Information —
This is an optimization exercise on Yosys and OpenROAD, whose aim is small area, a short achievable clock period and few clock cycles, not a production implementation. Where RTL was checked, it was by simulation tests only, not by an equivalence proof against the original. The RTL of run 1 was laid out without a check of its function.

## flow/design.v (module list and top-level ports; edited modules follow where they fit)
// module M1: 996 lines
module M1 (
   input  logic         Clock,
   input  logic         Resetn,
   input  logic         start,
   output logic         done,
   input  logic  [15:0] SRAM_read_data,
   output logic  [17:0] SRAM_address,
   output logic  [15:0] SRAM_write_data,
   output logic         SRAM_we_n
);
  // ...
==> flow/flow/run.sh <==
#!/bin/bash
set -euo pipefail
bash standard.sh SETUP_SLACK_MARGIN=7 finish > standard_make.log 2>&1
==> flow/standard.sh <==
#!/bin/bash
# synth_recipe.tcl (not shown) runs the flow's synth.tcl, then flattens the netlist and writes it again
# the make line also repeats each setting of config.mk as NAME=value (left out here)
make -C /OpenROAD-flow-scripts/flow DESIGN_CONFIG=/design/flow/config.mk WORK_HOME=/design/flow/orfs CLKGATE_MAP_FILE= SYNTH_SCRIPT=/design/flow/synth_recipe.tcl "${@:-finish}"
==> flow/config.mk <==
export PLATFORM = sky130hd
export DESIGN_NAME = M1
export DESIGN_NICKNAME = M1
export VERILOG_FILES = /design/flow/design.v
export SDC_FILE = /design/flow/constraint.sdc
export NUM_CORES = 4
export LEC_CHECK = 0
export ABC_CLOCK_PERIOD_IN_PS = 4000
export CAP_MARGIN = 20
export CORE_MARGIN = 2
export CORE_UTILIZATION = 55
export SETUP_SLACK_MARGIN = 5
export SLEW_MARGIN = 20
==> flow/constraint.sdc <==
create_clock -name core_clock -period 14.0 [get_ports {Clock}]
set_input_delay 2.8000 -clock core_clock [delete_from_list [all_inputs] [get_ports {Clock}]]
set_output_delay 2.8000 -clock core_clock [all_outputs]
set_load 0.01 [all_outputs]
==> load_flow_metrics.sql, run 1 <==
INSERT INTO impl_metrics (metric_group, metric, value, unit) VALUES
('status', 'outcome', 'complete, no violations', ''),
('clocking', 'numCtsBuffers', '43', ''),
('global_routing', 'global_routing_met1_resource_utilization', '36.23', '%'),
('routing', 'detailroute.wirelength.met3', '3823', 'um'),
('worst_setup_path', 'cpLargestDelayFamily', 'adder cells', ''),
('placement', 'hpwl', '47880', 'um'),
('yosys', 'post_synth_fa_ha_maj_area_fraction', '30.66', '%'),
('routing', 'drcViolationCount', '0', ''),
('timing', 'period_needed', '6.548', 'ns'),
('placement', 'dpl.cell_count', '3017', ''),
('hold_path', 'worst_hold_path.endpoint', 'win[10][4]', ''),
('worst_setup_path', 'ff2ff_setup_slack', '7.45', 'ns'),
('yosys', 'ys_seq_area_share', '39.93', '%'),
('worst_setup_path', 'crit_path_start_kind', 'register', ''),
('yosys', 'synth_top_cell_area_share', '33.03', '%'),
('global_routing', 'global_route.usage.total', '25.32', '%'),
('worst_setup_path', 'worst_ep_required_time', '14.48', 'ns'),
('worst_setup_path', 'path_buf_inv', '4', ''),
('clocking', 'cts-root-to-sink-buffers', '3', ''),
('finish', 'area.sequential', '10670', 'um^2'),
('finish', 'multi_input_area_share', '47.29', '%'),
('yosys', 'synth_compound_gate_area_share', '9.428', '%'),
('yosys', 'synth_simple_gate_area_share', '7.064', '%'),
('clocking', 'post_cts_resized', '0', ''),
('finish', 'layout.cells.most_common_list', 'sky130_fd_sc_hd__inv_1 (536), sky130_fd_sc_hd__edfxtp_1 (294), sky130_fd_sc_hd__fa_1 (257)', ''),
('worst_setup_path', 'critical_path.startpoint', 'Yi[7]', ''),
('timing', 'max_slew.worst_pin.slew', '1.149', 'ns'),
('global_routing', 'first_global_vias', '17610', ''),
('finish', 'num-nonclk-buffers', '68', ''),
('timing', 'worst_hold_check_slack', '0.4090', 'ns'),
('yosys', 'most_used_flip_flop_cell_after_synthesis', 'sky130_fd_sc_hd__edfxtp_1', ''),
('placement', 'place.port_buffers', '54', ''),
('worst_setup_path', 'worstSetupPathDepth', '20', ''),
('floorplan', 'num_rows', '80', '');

Assigned task — Tell how many lines of the data above include the string "module", with no other text in the answer.

Your solution — 3